Work item
Isolate every line in the records below with "global" in it.

Collected data:
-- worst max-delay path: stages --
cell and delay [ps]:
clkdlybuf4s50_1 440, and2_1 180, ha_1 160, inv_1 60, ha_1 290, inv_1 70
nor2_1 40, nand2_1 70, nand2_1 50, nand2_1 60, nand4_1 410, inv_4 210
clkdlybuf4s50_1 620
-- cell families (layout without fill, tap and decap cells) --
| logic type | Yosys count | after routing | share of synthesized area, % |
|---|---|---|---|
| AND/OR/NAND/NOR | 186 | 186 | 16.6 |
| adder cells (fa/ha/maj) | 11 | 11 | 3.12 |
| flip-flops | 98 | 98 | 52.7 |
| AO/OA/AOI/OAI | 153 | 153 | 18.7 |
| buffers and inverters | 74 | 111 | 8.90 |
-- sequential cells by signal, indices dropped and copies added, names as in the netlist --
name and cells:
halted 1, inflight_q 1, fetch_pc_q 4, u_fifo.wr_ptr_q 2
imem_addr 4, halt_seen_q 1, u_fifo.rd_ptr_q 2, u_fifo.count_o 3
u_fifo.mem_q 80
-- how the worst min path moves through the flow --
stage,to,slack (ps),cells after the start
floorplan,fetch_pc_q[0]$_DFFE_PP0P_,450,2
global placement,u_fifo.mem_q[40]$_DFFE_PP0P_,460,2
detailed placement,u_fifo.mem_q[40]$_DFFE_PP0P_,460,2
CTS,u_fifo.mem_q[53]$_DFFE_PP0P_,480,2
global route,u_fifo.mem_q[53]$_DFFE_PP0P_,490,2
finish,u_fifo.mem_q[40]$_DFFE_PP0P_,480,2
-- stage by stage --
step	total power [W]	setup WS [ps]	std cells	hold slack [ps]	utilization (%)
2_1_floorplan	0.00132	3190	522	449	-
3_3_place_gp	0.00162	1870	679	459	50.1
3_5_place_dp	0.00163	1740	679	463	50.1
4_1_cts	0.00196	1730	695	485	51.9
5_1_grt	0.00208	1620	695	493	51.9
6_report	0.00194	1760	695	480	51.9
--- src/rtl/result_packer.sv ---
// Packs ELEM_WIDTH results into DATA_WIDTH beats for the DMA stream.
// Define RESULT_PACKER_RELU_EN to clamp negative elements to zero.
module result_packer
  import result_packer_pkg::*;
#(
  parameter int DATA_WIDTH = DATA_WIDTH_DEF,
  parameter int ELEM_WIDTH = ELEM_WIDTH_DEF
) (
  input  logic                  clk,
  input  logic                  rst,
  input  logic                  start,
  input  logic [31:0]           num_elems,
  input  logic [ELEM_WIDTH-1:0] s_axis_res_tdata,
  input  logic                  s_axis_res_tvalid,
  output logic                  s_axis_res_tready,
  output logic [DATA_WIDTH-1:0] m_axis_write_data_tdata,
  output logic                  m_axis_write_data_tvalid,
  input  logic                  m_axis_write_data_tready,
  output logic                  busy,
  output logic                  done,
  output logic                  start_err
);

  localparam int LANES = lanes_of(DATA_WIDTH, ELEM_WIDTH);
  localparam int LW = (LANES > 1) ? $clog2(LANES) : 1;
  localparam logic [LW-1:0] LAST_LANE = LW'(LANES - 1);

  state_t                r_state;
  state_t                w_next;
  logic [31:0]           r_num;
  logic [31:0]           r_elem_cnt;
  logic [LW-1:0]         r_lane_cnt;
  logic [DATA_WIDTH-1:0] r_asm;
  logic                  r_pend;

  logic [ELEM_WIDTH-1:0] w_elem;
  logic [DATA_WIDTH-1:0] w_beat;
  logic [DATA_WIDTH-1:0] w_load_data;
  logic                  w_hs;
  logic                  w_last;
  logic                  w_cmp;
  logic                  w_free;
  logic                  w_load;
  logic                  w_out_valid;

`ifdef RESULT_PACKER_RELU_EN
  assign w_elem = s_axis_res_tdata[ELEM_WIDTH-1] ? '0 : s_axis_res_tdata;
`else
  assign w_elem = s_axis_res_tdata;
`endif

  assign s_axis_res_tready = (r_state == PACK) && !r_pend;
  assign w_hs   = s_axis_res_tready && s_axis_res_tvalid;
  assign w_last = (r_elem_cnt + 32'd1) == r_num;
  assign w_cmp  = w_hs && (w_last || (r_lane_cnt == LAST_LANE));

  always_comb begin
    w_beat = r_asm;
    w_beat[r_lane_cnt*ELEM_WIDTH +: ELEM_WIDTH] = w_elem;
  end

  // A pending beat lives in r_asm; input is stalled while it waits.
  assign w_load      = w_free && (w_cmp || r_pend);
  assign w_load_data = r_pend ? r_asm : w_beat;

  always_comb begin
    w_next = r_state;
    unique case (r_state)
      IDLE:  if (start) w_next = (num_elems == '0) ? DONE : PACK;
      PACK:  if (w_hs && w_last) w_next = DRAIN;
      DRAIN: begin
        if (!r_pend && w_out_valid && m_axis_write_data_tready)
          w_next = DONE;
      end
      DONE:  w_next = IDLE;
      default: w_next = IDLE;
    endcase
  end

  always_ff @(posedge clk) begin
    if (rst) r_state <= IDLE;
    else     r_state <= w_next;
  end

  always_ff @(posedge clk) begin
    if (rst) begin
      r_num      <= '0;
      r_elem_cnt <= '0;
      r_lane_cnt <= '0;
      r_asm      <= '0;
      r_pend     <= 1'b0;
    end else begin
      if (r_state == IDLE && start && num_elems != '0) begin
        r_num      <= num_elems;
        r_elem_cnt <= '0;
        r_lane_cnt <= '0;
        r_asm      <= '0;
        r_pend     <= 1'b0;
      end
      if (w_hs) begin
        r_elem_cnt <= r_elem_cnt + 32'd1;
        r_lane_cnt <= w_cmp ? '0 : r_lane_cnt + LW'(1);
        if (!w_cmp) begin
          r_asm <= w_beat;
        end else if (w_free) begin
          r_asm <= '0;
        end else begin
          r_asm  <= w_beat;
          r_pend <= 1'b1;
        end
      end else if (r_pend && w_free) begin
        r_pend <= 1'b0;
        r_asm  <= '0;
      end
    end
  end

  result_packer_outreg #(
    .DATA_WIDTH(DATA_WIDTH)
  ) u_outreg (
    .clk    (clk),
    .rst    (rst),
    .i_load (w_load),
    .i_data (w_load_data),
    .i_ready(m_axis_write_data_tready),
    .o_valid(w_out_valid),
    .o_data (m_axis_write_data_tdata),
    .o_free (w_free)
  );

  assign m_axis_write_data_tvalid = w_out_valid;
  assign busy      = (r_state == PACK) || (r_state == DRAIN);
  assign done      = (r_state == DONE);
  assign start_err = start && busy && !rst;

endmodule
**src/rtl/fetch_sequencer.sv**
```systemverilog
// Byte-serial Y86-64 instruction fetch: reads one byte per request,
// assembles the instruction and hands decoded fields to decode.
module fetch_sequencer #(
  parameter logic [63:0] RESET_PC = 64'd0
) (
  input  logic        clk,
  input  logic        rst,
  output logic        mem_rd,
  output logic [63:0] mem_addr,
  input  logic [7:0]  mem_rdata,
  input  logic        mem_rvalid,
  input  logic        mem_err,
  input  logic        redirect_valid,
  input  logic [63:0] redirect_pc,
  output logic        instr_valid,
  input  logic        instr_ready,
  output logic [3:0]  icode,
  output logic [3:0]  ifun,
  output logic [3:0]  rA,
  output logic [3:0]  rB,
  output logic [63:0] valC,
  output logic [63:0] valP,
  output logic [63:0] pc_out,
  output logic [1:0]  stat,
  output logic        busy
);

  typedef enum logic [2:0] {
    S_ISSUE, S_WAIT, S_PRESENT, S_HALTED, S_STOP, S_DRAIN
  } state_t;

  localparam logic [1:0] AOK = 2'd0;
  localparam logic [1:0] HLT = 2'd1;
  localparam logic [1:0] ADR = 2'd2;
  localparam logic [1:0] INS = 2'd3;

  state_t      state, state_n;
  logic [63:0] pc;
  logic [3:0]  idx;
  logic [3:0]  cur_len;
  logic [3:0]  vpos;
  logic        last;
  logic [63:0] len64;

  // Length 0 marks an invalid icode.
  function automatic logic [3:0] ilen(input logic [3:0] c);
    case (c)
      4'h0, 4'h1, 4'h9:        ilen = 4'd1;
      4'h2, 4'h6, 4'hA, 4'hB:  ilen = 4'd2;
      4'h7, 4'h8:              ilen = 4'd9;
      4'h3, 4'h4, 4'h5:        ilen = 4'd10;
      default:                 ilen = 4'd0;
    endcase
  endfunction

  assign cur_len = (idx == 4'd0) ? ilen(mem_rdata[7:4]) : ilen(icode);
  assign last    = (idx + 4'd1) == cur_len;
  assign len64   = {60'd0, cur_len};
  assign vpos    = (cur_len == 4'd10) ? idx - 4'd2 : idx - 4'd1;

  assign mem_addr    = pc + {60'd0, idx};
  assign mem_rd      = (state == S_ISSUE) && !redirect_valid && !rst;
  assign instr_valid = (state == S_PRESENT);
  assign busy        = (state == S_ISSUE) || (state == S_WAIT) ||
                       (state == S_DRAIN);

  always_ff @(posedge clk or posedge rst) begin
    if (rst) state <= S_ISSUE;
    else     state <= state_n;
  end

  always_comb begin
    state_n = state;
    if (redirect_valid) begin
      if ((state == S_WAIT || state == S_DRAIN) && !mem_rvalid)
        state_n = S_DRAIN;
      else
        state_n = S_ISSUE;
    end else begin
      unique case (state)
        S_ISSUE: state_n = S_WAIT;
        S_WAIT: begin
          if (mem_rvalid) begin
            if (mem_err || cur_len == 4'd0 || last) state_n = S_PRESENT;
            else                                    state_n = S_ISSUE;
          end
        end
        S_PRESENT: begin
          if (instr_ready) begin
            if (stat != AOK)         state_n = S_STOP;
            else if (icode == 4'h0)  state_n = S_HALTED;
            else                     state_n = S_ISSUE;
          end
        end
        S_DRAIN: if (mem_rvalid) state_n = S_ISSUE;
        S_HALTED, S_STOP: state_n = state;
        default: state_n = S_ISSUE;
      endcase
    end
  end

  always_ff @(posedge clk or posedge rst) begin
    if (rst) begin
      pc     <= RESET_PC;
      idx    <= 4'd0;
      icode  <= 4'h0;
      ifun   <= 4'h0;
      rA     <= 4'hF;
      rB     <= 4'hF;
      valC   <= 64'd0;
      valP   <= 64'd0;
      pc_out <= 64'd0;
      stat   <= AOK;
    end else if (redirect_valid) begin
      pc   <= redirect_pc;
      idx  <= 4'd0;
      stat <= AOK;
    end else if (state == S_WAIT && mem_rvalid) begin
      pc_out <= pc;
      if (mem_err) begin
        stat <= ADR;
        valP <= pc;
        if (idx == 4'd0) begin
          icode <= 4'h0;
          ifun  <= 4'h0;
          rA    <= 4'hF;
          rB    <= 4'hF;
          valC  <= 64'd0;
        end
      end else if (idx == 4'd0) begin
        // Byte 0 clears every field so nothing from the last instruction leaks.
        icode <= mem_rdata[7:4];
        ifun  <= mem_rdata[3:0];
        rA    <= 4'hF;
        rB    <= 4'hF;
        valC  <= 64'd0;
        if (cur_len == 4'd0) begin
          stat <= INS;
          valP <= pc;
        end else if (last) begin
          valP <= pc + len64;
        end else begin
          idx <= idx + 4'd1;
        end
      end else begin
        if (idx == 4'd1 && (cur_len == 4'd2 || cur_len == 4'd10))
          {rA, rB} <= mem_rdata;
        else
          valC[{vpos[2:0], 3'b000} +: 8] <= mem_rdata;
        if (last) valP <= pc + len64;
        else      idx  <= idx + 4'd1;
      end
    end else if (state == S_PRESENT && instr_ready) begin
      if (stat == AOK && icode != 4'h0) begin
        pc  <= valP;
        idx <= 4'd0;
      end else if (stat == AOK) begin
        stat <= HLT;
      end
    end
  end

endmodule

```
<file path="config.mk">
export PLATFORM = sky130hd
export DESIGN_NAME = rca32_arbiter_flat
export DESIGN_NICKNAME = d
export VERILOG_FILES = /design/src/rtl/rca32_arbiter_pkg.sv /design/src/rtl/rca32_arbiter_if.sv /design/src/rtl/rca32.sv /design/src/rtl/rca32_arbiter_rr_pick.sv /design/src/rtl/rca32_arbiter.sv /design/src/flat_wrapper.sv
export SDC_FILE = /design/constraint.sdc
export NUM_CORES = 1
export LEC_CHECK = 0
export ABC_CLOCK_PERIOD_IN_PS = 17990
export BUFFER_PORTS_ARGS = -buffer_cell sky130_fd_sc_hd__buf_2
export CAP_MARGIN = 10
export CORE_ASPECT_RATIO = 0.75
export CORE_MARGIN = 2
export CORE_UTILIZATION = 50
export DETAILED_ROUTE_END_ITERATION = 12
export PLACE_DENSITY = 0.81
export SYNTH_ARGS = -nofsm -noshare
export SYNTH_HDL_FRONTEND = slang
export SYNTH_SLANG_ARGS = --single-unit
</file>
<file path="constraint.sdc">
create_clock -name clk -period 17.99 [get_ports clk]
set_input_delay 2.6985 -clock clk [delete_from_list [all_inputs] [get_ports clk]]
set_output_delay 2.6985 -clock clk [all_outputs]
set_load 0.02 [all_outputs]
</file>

Finished task
global placement,u_fifo.mem_q[40]$_DFFE_PP0P_,460,2
global route,u_fifo.mem_q[53]$_DFFE_PP0P_,490,2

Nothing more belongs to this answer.